日志表明marker分别加载了三个模型到GPU,然后将推理的结果写到了606addeff4c0070ce300ff0adc88eceb目录,目录下有识别出的图片,Markdown文件,以及配置文件

识别目录下内容

打开Markdown,识别的内容如下

## 创业板投资风险提示

本次股票发行后拟在创业板市场上市,该市场具有较高的投资风险。创业板公司 具有创新投入大、新旧产业融合成功与否存在不确定性、尚处于成长期、经营风险高、 业绩不稳定、退市风险高等特点,投资者面临较大的市场风险。投资者应充分了解创 业板市场的投资风险及本公司所披露的风险因素,审慎作出投资决定。

湖北亨迪药业股份有限公司

![0_image_0.png](0_image_0.png)

![0_image_1.png](0_image_1.png)

Hubei Biocause Heilen Pharmaceutical Co., Ltd.
(荆门高新区·掇刀区杨湾路 122 号)

![0_image_2.png](0_image_2.png)

![0_image_3.png](0_image_3.png)

首次公开发行股票并在创业板上市 招股说明书 保荐人(主承销商)
(中国(上海)自由贸易试验区商城路 618 号)

使用Triton服务化

使用命令行的方式不能实现跨机器跨语言的场景,因此需要将marker服务化,marker本质上是torch模型组成的pipeline,因此很适合使用Triton Inference Server进行部署,最终暴露出HTTP API服务用于调用。
首先用Docker拉取Triton基础镜像nvcr.io/nvidia/tritonserver:23.10-py3,并在其中pip安装marker-pdf包,安装完成后重新commit为新容器,例如命名为tritonserver:marker-pdf-env。
然后设置模型的目录结构,Triton的模型统一存放在model_repository目录下,在model_repository下创建marker-pdf目录,其结构如下

[root@zx-61 marker-pdf]# tree
.
├── 1
│   ├── model.py
│   ├── vikp
│   │   ├── doclaynet_bench
│   │   ├── order_bench
│   │   ├── pdf_postprocessor_t5
│   │   ├── publaynet_bench
│   │   ├── rec_bench
│   │   ├── surya_det2
│   │   ├── surya_det_math
│   │   ├── surya_layout2
│   │   ├── surya_order
│   │   ├── surya_rec
│   │   └── texify
└── config.pbtxt

1目录代表模型版本,其下有后端逻辑代码model.py以及所需要的ORC模型目录vikp,config.pbtxt为模型服务的配置文件,里面定义了输入和输出,设备资源配置等,其内容如下

[root@zx-61 marker-pdf]# cat config.pbtxt
name: "marker-pdf"
backend: "python"

max_batch_size: 0
input [
    {
        name: "text"
        dims: [ -1 ]
        data_type: TYPE_STRING
    },
    {
        name: "max_pages"
        dims: [ 1 ]
        data_type: TYPE_INT64
    }
]
output [
    {
        name: "output"
        dims: [ -1 ]
        data_type: TYPE_STRING
    }
]

instance_group [
{
  count: 1
  kind: KIND_GPU
  gpus: [ 0 ]
}
]

输入参数为text和max_pages,分别代表PDF的二进制文件经过base64编码之后的字符串内容,以及marker转化的最大页数,比如max_pages设置为5则转化PDF的前5页。
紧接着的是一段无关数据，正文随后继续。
`src/core/emtc_pkg.sv`:
```
// emtc_pkg: register map, field layout, reset values, phase states and
// fixed timing counts of the external memory bus timing block.
// assumes one system clock; all counts are in system clock cycles.
package emtc_pkg;

  // register offsets on the plain register port
  localparam logic [7:0] EMTC_PAGE_OFS   = 8'hA8;
  localparam logic [7:0] EMTC_CFG_OFS    = 8'hA9;
  localparam logic [7:0] EMTC_TC_OFS     = 8'hAA;
  localparam logic [7:0] EMTC_STAT_OFS   = 8'hAB;

  // reset values and config write mask
  localparam logic [7:0] EMTC_TC_RST     = 8'hFF;
  localparam logic [7:0] EMTC_CFG_RST    = 8'h00;
  localparam logic [7:0] EMTC_PAGE_RST   = 8'h00;
  localparam logic [7:0] EMTC_CFG_MASK   = 8'h1F;

  // ext_mem_timing_ctrl fields
  localparam int EMTC_SETUP_LSB = 6;
  localparam int EMTC_WIDTH_LSB = 2;
  localparam int EMTC_HOLD_LSB  = 0;

  // ext_if_config fields
  localparam int EMTC_MUXSEL_BIT = 4;
  localparam int EMTC_MODE_LSB   = 2;
  localparam int EMTC_ALEW_LSB   = 0;

  // memory modes
  localparam logic [1:0] EMTC_MEM_INT    = 2'h0;
  localparam logic [1:0] EMTC_MEM_SPLIT  = 2'h1;
  localparam logic [1:0] EMTC_MEM_BANK   = 2'h2;
  localparam logic [1:0] EMTC_MEM_EXT    = 2'h3;

  // fixed overhead: one start cycle plus three closing cycles
  localparam logic [4:0] EMTC_START_CYC  = 5'h01;
  localparam logic [4:0] EMTC_FIN_CYC    = 5'h03;
  localparam logic [5:0] EMTC_OVERHEAD   = 6'h04;

  localparam int EMTC_CNT_W = 5;

  typedef enum logic [2:0] {
    ST_IDLE, ST_START, ST_ALEH, ST_ALEL, ST_SETUP, ST_STROBE, ST_HOLD, ST_FIN
  } emtc_st_e;

endpackage

```
`src/core/emtc_tmr_if.sv`:
```
// emtc_tmr_if: phase timer control between the sequencer and its timer.
// assumes both ends run on the same clock.
`timescale 1ns/1ps
interface emtc_tmr_if;
  import emtc_pkg::*;
  logic                  load;
  logic [EMTC_CNT_W-1:0] val;
  logic                  last;
  modport ctl (output load, output val, input last);
  modport tmr (input load, input val, output last);
endinterface

```
`src/core/emtc_tmr.sv`:
```
// emtc_tmr: down counter that times one bus phase.
// assumes load carries a phase length of at least one cycle.
`timescale 1ns/1ps
module emtc_tmr
  import emtc_pkg::*;
#(
  parameter int CNT_W = EMTC_CNT_W
) (
  input  wire logic clk,
  input  wire logic sys_rst,
  input  wire logic ce,
  emtc_tmr_if.tmr   tif
);

  if (CNT_W < EMTC_CNT_W) begin : g_chk
    $error("emtc_tmr: CNT_W too small for a 16 cycle phase");
  end

  typedef struct packed {
    logic [CNT_W-1:0] cnt;
  } emtc_tmr_s;

  emtc_tmr_s st_ff;
  emtc_tmr_s nxt_st;

  always_comb begin
    nxt_st = st_ff;
    if (tif.load) begin
      nxt_st.cnt = CNT_W'(tif.val);
    end else if (st_ff.cnt != '0) begin
      nxt_st.cnt = st_ff.cnt - CNT_W'(1);
    end
  end

  always_ff @(posedge clk or posedge sys_rst) begin
    if (sys_rst) begin
      st_ff <= '0;
    end else if (ce) begin
      st_ff <= nxt_st;
    end
  end

  assign tif.last = (st_ff.cnt == CNT_W'(1));

endmodule // emtc_tmr

```
`src/core/emtc_top.sv`:
```
// emtc_top: external data memory bus sequencer with programmable timing.
// assumes move requests come from cpu logic on clk; ad_i comes from pins.
// Summary of operation
// setup field bits 7:6 inserts 0..3 cycles before the strobe.
// hold field bits 1:0 keeps address 0..3 cycles after the strobe.
// strobe field bits 5:2 plus one gives strobe width 1..16 cycles.
// address and control setup and hold programmable from zero to three cycles.
// multiplexed moves hold latch enable high one to four cycles.
// mode 101, 110, 111 run wide moves non-multiplexed.
// mode 110 byte moves use page as upper byte, pointer as lower.
// mode 001, 010, 011 run wide moves multiplexed on the shared port.
// mode 001, 011 byte moves leave the upper address byte undriven.
// config bit 4 selects multiplexed or non-multiplexed bus.
// config bits 3:2 select internal, split, split with bank, external.
// off-chip move takes programmed phases plus four cycles.
// timing register resets to maximum setup, strobe and hold.
// external memory answers within strobe; latch captures on falling enable.
//
// The plain strobed port was left to the implementer.
`timescale 1ns/1ps
module emtc_top
  import emtc_pkg::*;
#(
  parameter logic [15:0] INT_XRAM_SIZE = 16'h1000
) (
  input  wire logic        clk,
  input  wire logic        sys_rst,
  input  wire logic        ce,
  input  wire logic [7:0]  reg_addr,
  input  wire logic [7:0]  reg_wdata,
  input  wire logic        reg_wr,
  input  wire logic        reg_rd,
  output logic      [7:0]  reg_rdata,
  input  wire logic        mv_valid,
  input  wire logic        mv_write,
  input  wire logic        mv_wide,
  input  wire logic [15:0] mv_ptr,
  input  wire logic [7:0]  mv_wdata,
  output logic      [7:0]  mv_rdata,
  output logic             mv_done,
  output logic             mv_internal,
  output logic             busy,
  output logic      [7:0]  addr_hi,
  output logic             addr_hi_oe_n,
  output logic      [7:0]  addr_lo,
  output logic             addr_lo_oe_n,
  output logic      [7:0]  ad_o,
  output logic             ad_oe_n,
  input  wire logic [7:0]  ad_i,
  output logic             ale,
  output logic             rd_n,
  output logic             wr_n
);

  if (INT_XRAM_SIZE == 16'h0000) begin : g_chk
    $error("emtc_top: INT_XRAM_SIZE must be nonzero");
  end

  typedef struct packed {
    emtc_st_e    st;
    logic [7:0]  tc;
    logic [7:0]  cfg;
    logic [7:0]  page;
    logic [7:0]  tim_tc;
    logic [1:0]  tim_alew;
    logic        tim_mux;
    logic        write;
    logic        hi_drive;
    logic [15:0] addr;
    logic [7:0]  wdata;
    logic [7:0]  rdata;
    logic [7:0]  reg_rdata;
    logic [7:0]  ad_s1;
    logic [7:0]  ad_s2;
    logic        cap_p1;
    logic        cap_p2;
    logic        done;
    logic        internal;
    logic        busy;
    logic        off_last;
    logic [7:0]  addr_hi;
    logic        addr_hi_oe_n;
    logic [7:0]  addr_lo;
    logic        addr_lo_oe_n;
    logic [7:0]  ad_o;
    logic        ad_oe_n;
    logic        ale;
    logic        rd_n;
    logic        wr_n;
  } emtc_top_s;

  localparam emtc_top_s TOP_RST = '{
    st: ST_IDLE, tc: EMTC_TC_RST, cfg: EMTC_CFG_RST, page: EMTC_PAGE_RST,
    tim_tc: EMTC_TC_RST, addr_hi_oe_n: 1'b1, addr_lo_oe_n: 1'b1, ad_oe_n: 1'b1,
    rd_n: 1'b1, wr_n: 1'b1, default: '0};

  emtc_top_s st_ff;
  emtc_top_s nxt_st;
  emtc_tmr_if tif ();

  emtc_tmr emtc_tmr_i (
    .clk     (clk),
    .sys_rst (sys_rst),
    .ce      (ce),
    .tif     (tif.tmr)
  );

  // cycles spent in a phase for the latched settings
  function automatic logic [4:0] phase_len(emtc_st_e ph, logic [7:0] tc, logic [1:0] alew);
    case (ph)
      ST_START:  phase_len = EMTC_START_CYC;
      ST_ALEH,
      ST_ALEL:   phase_len = {3'h0, alew} + 5'h01;
      ST_SETUP:  phase_len = {3'h0, tc[EMTC_SETUP_LSB +: 2]};
      ST_STROBE: phase_len = {1'b0, tc[EMTC_WIDTH_LSB +: 4]} + 5'h01;
      ST_HOLD:   phase_len = {3'h0, tc[EMTC_HOLD_LSB +: 2]};
      ST_FIN:    phase_len = EMTC_FIN_CYC;
      default:   phase_len = 5'h00;
    endcase
  endfunction

  // zero length setup and hold phases are skipped
  function automatic emtc_st_e phase_after(emtc_st_e ph, logic [7:0] tc, logic mux);
    case (ph)
      ST_START:  phase_after = mux ? ST_ALEH : ((tc[EMTC_SETUP_LSB +: 2] != 2'h0) ? ST_SETUP : ST_STROBE);
      ST_ALEH:   phase_after = ST_ALEL;
      ST_ALEL:   phase_after = (tc[EMTC_SETUP_LSB +: 2] != 2'h0) ? ST_SETUP : ST_STROBE;
      ST_SETUP:  phase_after = ST_STROBE;
      ST_STROBE: phase_after = (tc[EMTC_HOLD_LSB +: 2] != 2'h0) ? ST_HOLD : ST_FIN;
      ST_HOLD:   phase_after = ST_FIN;
      default:   phase_after = ST_IDLE;
    endcase
  endfunction

  logic [15:0] eff_addr;
  logic [1:0]  mem_mode;
  logic        off_chip;

  always_comb begin
    nxt_st = st_ff;
    tif.load = 1'b0;
    tif.val = '0;
    nxt_st.done = 1'b0;
    nxt_st.internal = 1'b0;
    nxt_st.reg_rdata = 8'h00;
    nxt_st.ad_s1 = ad_i;
    nxt_st.ad_s2 = st_ff.ad_s1;
    mem_mode = st_ff.cfg[EMTC_MODE_LSB +: 2];
    eff_addr = mv_wide ? mv_ptr : {st_ff.page, mv_ptr[7:0]};

    off_chip = (mem_mode == EMTC_MEM_EXT) ||
               ((mem_mode == EMTC_MEM_SPLIT || mem_mode == EMTC_MEM_BANK) && eff_addr >= INT_XRAM_SIZE);

    // register port
    if (reg_wr) begin
      if (reg_addr == EMTC_TC_OFS) begin
        nxt_st.tc = reg_wdata;
      end else if (reg_addr == EMTC_CFG_OFS) begin
        nxt_st.cfg = reg_wdata & EMTC_CFG_MASK;
      end else if (reg_addr == EMTC_PAGE_OFS) begin
        nxt_st.page = reg_wdata;
      end
    end
    if (reg_rd) begin
      if (reg_addr == EMTC_TC_OFS) begin
        nxt_st.reg_rdata = st_ff.tc;
      end else if (reg_addr == EMTC_CFG_OFS) begin
        nxt_st.reg_rdata = st_ff.cfg;
      end else if (reg_addr == EMTC_PAGE_OFS) begin
        nxt_st.reg_rdata = st_ff.page;
      end else if (reg_addr == EMTC_STAT_OFS) begin
        nxt_st.reg_rdata = {6'h00, st_ff.off_last, st_ff.busy};
      end
    end

    // move sequencer
    case (st_ff.st)
      ST_IDLE: begin
        if (mv_valid) begin
          if (off_chip) begin
            nxt_st.st = ST_START;
            tif.load = 1'b1;
            tif.val = EMTC_START_CYC;
            nxt_st.tim_tc = st_ff.tc;
            nxt_st.tim_alew = st_ff.cfg[EMTC_ALEW_LSB +: 2];
            nxt_st.tim_mux = ~st_ff.cfg[EMTC_MUXSEL_BIT];
            nxt_st.write = mv_write;
            nxt_st.addr = eff_addr;
            nxt_st.wdata = mv_wdata;
            nxt_st.hi_drive = mv_wide || (mem_mode == EMTC_MEM_BANK);
            nxt_st.off_last = 1'b1;
          end else begin
            nxt_st.done = 1'b1;
            nxt_st.internal = 1'b1;
            nxt_st.off_last = 1'b0;
          end
        end
      end
      default: begin
        if (tif.last) begin
          nxt_st.st = phase_after(st_ff.st, st_ff.tim_tc, st_ff.tim_mux);
          tif.load = 1'b1;
          tif.val = phase_len(nxt_st.st, st_ff.tim_tc, st_ff.tim_alew);
          nxt_st.done = (st_ff.st == ST_FIN);
        end
      end
    endcase

    // read data sampled as the strobe ends, two sync stages later
    nxt_st.cap_p1 = (st_ff.st == ST_STROBE) && (nxt_st.st != ST_STROBE) && !st_ff.write;
    nxt_st.cap_p2 = st_ff.cap_p1;
    if (st_ff.cap_p2) begin
      nxt_st.rdata = st_ff.ad_s2;
    end

    // pins follow the next phase so they come straight from flops
    nxt_st.busy = (nxt_st.st != ST_IDLE);
    nxt_st.addr_hi = st_ff.addr[15:8];
    nxt_st.addr_lo = st_ff.addr[7:0];
    if (nxt_st.st != ST_IDLE && nxt_st.st != ST_START) begin
      nxt_st.addr_hi = nxt_st.addr[15:8];
      nxt_st.addr_lo = nxt_st.addr[7:0];
    end else if (nxt_st.st == ST_START) begin
      nxt_st.addr_hi = nxt_st.addr[15:8];
      nxt_st.addr_lo = nxt_st.addr[7:0];
    end
    nxt_st.addr_hi_oe_n = !(nxt_st.busy && nxt_st.hi_drive);
    nxt_st.addr_lo_oe_n = !(nxt_st.busy && !nxt_st.tim_mux);
    nxt_st.ale = (nxt_st.st == ST_ALEH);
    nxt_st.rd_n = !(nxt_st.st == ST_STROBE && !nxt_st.write);
    nxt_st.wr_n = !(nxt_st.st == ST_STROBE && nxt_st.write);
    if (nxt_st.tim_mux && (nxt_st.st == ST_START || nxt_st.st == ST_ALEH || nxt_st.st == ST_ALEL)) begin
      nxt_st.ad_o = nxt_st.addr[7:0];
      nxt_st.ad_oe_n = 1'b0;
    end else if (nxt_st.write && nxt_st.busy && nxt_st.st != ST_FIN) begin
      nxt_st.ad_o = nxt_st.wdata;
      nxt_st.ad_oe_n = 1'b0;
    end else begin
      nxt_st.ad_o = st_ff.ad_o;
      nxt_st.ad_oe_n = 1'b1;
    end
  end

  always_ff @(posedge clk or posedge sys_rst) begin
    if (sys_rst) begin
      st_ff <= TOP_RST;
    end else if (ce) begin
      st_ff <= nxt_st;
    end
  end

  assign reg_rdata    = st_ff.reg_rdata;
  assign mv_rdata     = st_ff.rdata;
  assign mv_done      = st_ff.done;
  assign mv_internal  = st_ff.internal;
  assign busy         = st_ff.busy;
  assign addr_hi      = st_ff.addr_hi;
  assign addr_hi_oe_n = st_ff.addr_hi_oe_n;
  assign addr_lo      = st_ff.addr_lo;
  assign addr_lo_oe_n = st_ff.addr_lo_oe_n;
  assign ad_o         = st_ff.ad_o;
  assign ad_oe_n      = st_ff.ad_oe_n;
  assign ale          = st_ff.ale;
  assign rd_n         = st_ff.rd_n;
  assign wr_n         = st_ff.wr_n;

  // helper counters for the checks below
  logic [4:0] ph_cnt_ff;
  logic [5:0] cyc_ff;
  logic [5:0] exp_cyc;

  always_ff @(posedge clk or posedge sys_rst) begin
    if (sys_rst) begin
      ph_cnt_ff <= 5'h00;
      cyc_ff <= 6'h00;
    end else if (ce) begin
      ph_cnt_ff <= (nxt_st.st != st_ff.st) ? 5'h01 : ph_cnt_ff + 5'h01;
      cyc_ff <= (st_ff.st == ST_IDLE) ? 6'h00 : cyc_ff + 6'h01;
    end
  end

  assign exp_cyc = (st_ff.tim_mux ? {3'h0, st_ff.tim_alew, 1'b0} + 6'h02 : 6'h00)
                 + {4'h0, st_ff.tim_tc[EMTC_SETUP_LSB +: 2]} + {2'h0, st_ff.tim_tc[EMTC_WIDTH_LSB +: 4]}
                 + 6'h01 + {4'h0, st_ff.tim_tc[EMTC_HOLD_LSB +: 2]} + EMTC_OVERHEAD;
endmodule // emtc_top

```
输出字段为output,直接输出Markdown的字符串内容,不需要其他图片等信息。
本质上是对marker_single命令的服务话,而marker_single是调用的marker.convert下的convert_single_pdf,对其稍作修改,将输入改为PDF的二进制文件经过base64编码之后的字符串,将输入只取Markdown的内容即可,model.py内容如下

import os

# 设置显存空闲block最大分割阈值
os.environ['PYTORCH_CUDA_ALLOC_CONF'] = 'max_split_size_mb:32'
# 设置work目录

os.environ['TRANSFORMERS_CACHE'] = os.path.dirname(os.path.abspath(__file__)) + "/work/"
os.environ['HF_MODULES_CACHE'] = os.path.dirname(os.path.abspath(__file__)) + "/work/"
# os.environ["CUDA_VISIBLE_DEVICES"] = '0,1,2'

import gc
import json
import base64

import torch
import numpy as np
from marker.convert import convert_single_pdf
from marker.logger import configure_logging
from marker.models import load_all_models

import triton_python_backend_utils as pb_utils

gc.collect()


class TritonPythonModel:
    def initialize(self, args):
        device = "cuda" if args["model_instance_kind"] == "GPU" else "cpu"
        device_id = args["model_instance_device_id"]
        self.device = f"{device}:{device_id}"
        # output config
        self.model_config = json.loads(args['model_config'])
        output_config = pb_utils.get_output_config_by_name(self.model_config, "output")
        self.output_response_dtype = pb_utils.triton_string_to_numpy(output_config['data_type'])
        # load model
        configure_logging()
        self.model_lst = load_all_models(device=self.device, dtype=torch.float16)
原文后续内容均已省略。